It is not just a matter of inconvenience for people having different habits, but it is also majorly confusing- without knowing about the time delay it is very hard to understand how to move a window offscreen. If the delay doesn't get reduced or otherwise "fixed", please respect that different people have different habits and add a preference. I'm all for keeping prefs to a minimum but there are limits .. :)
Like I said in another bug it seems to me that the watchword for the default behavior here should be "subtle".
*** Bug 323821 has been marked as a duplicate of this bug. ***
> I do think that there are quick a large number of weirdo users out > there who have a different kind of efficiency they'd prefer. Namely, shading > and minimizing windows is too slow (really small target), so to get windows out > of the way, they just throw them offscreen. Seems like a fundamentally > different usage mode that might be worth a pref; It's unlikely to be unusual precisely because a) window-shading is not on by default in metacity. b) window-shading and minimising leave that small target area compared to a half-off-the-screen window. When you just want to get at a window behind it, it's really easier. It would be a failure to have a "don't be broken" preference for this.
*** Bug 325019 has been marked as a duplicate of this bug. ***
(Disclaimer: I have not read this whole mega bug, answering to Elijah question in Bug 325019) >Anyway, Havoc's question is spot on; why disable everything? Which parts >actually bug you, Philip? What bugs *me* (a lot ;) is screen edge resistance. But I suppose I could even learn to like it if the behavior was more subtle, like the window edge resistance. As I said on irc, if the idea of a GConf preference is considered, what about storing in GConf the two resistance values instead of a boolean on/off? People who totally hate it could simply turn the resistance value to 0.

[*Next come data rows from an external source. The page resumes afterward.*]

==> config.mk <==
export PLATFORM = sky130hd
export DESIGN_NAME = sam_ram
export DESIGN_NICKNAME = d
export VERILOG_FILES = /design/src/sam_ram.sv
export SDC_FILE = /design/constraint.sdc
export NUM_CORES = 1
export LEC_CHECK = 0
export BUFFER_PORTS_ARGS = -buffer_cell sky130_fd_sc_hd__buf_2
export CAP_MARGIN = 20
export CELL_PAD_IN_SITES_DETAIL_PLACEMENT = 2
export CELL_PAD_IN_SITES_GLOBAL_PLACEMENT = 2
export CORE_UTILIZATION = 44
export DETAILED_ROUTE_END_ITERATION = 6
export PLACE_DENSITY = 0.83
export SLEW_MARGIN = 20
export SYNTH_ARGS = -nofsm -noshare
export SYNTH_HDL_FRONTEND = slang
export SYNTH_SLANG_ARGS = --single-unit
==> constraint.sdc <==
create_clock -name clk -period 2.7 [get_ports clk]
set_input_delay 0.405 -clock clk [delete_from_list [all_inputs] [get_ports clk]]
set_output_delay 0.405 -clock clk [all_outputs]
set_load 0.02 [all_outputs]
**src/rtl/sch_pkg.sv**
```systemverilog
// Shared types, command codes and constants for the signed coefficient histogram.
`timescale 1ns / 1ps

package sch_pkg;

  // Default sizing of the count table
  localparam int POSITIONS_DEF = 64;
  localparam int BINS_DEF      = 2048;

  // Depth of the queue between front and back (power of two)
  localparam int Q_DEPTH = 4;

  // Command codes on the cmd port
  localparam logic [1:0] CMD_INC  = 2'd0;
  localparam logic [1:0] CMD_SET  = 2'd1;
  localparam logic [1:0] CMD_READ = 2'd2;

  // Position whose bins feed the running total
  localparam logic [5:0] TOTAL_POS = 6'd63;

  localparam logic [31:0] COUNT_MAX = 32'hFFFF_FFFF;
  localparam logic [47:0] TOTAL_MAX = 48'hFFFF_FFFF_FFFF;

  // Classified operation
  typedef enum logic [1:0] {
    OP_INC,
    OP_SET,
    OP_READ
  } op_t;

  // One classified beat travelling from front to back
  typedef struct packed {
    op_t         op;
    logic        in_range;
    logic        is_total;
    logic [31:0] new_count;
  } item_t;

endpackage

```
**src/rtl/sch_front.sv**
```systemverilog
// Front end: accepts a beat, classifies the command and forms the bin address.
`timescale 1ns / 1ps

module sch_front #(
  parameter int POSITIONS = sch_pkg::POSITIONS_DEF,
  parameter int BINS      = sch_pkg::BINS_DEF,
  parameter int AW        = $clog2(POSITIONS * 2 * BINS)
) (
  input  logic                clk,
  input  logic                rst,
  input  logic                accept,
  input  logic [1:0]          cmd,
  input  logic [5:0]          coef_index,
  input  logic                was_positive,
  input  logic [10:0]         magnitude,
  input  logic [31:0]         new_count,
  output logic                f_valid,
  output sch_pkg::item_t      f_item,
  output logic [AW-1:0]       f_addr
);

  sch_pkg::item_t item_next;
  logic [6:0]     row;
  logic [AW-1:0]  row_base;
  logic [AW-1:0]  addr_next;

  // Decode the command; the unused code behaves as a read
  always_comb begin
    item_next.new_count = new_count;
    item_next.in_range  = (int'(coef_index) < POSITIONS) && (int'(magnitude) < BINS);
    item_next.is_total  = (coef_index == sch_pkg::TOTAL_POS);
    case (cmd)
      sch_pkg::CMD_INC:  item_next.op = sch_pkg::OP_INC;
      sch_pkg::CMD_SET:  item_next.op = sch_pkg::OP_SET;
      sch_pkg::CMD_READ: item_next.op = sch_pkg::OP_READ;
      default:           item_next.op = sch_pkg::OP_READ;
    endcase
  end

  // Row is position and side; each row holds BINS counters
  assign row       = {coef_index, was_positive};
  assign row_base  = AW'(row) * AW'(BINS);
  assign addr_next = row_base + AW'(magnitude);

  always_ff @(posedge clk) begin
    if (rst) begin
      f_valid <= 1'b0;
    end else begin
      f_valid <= accept;
    end
  end

  always_ff @(posedge clk) begin
    if (accept) begin
      f_item <= item_next;
      f_addr <= addr_next;
    end
  end

endmodule

```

I skimmed rapidly through this bug and I don't seem to see this mentioned: would it be possible make the resistance value dynamically dependent on the derivative of the position? I mean, if I move the window fast I encounter less resistance than when I slowly try to place the window near the edge...
Same as Comment #23: The main reason for the patch creation was screen edge resistance. As I said before, the patch can be improved, rewritten etcetera. So I'm pro Paolo's suggestion. Just don't force me to use that screen edge resistance ;-).
Added Attachment 56436 [details] to Bug 325019.
(In reply to comment #24) > would it be possible make the resistance value dynamically dependent on the > derivative of the position? I mean, if I move the window fast I encounter > less resistance than when I slowly try to place the window near the edge... The *whole point* of the screen edge resistance as implemented is that it should be there when moving the mouse at maximum velocity. That's why it's a timeout based resistance instead of just a pixel-distance resistance. Making it depend on velocity would be a really complicated way of effectively just setting the timeout resistance to 0.
Having a "turn off screen edge resistance" toggle doesn't seem like the end of the world to me. I don't see any evidence yet that we want to support tuning the exact value - that makes things harder for power users since they have to experiment themselves to find a good value, and harder for regular users since the defaults might never get fixed if all the geeks just tune the value themselves instead of fixing the defaults... just an on/off toggle seems better for everyone... or at most some kind of three-way "off"/"subtle"/"strong" sort of deal.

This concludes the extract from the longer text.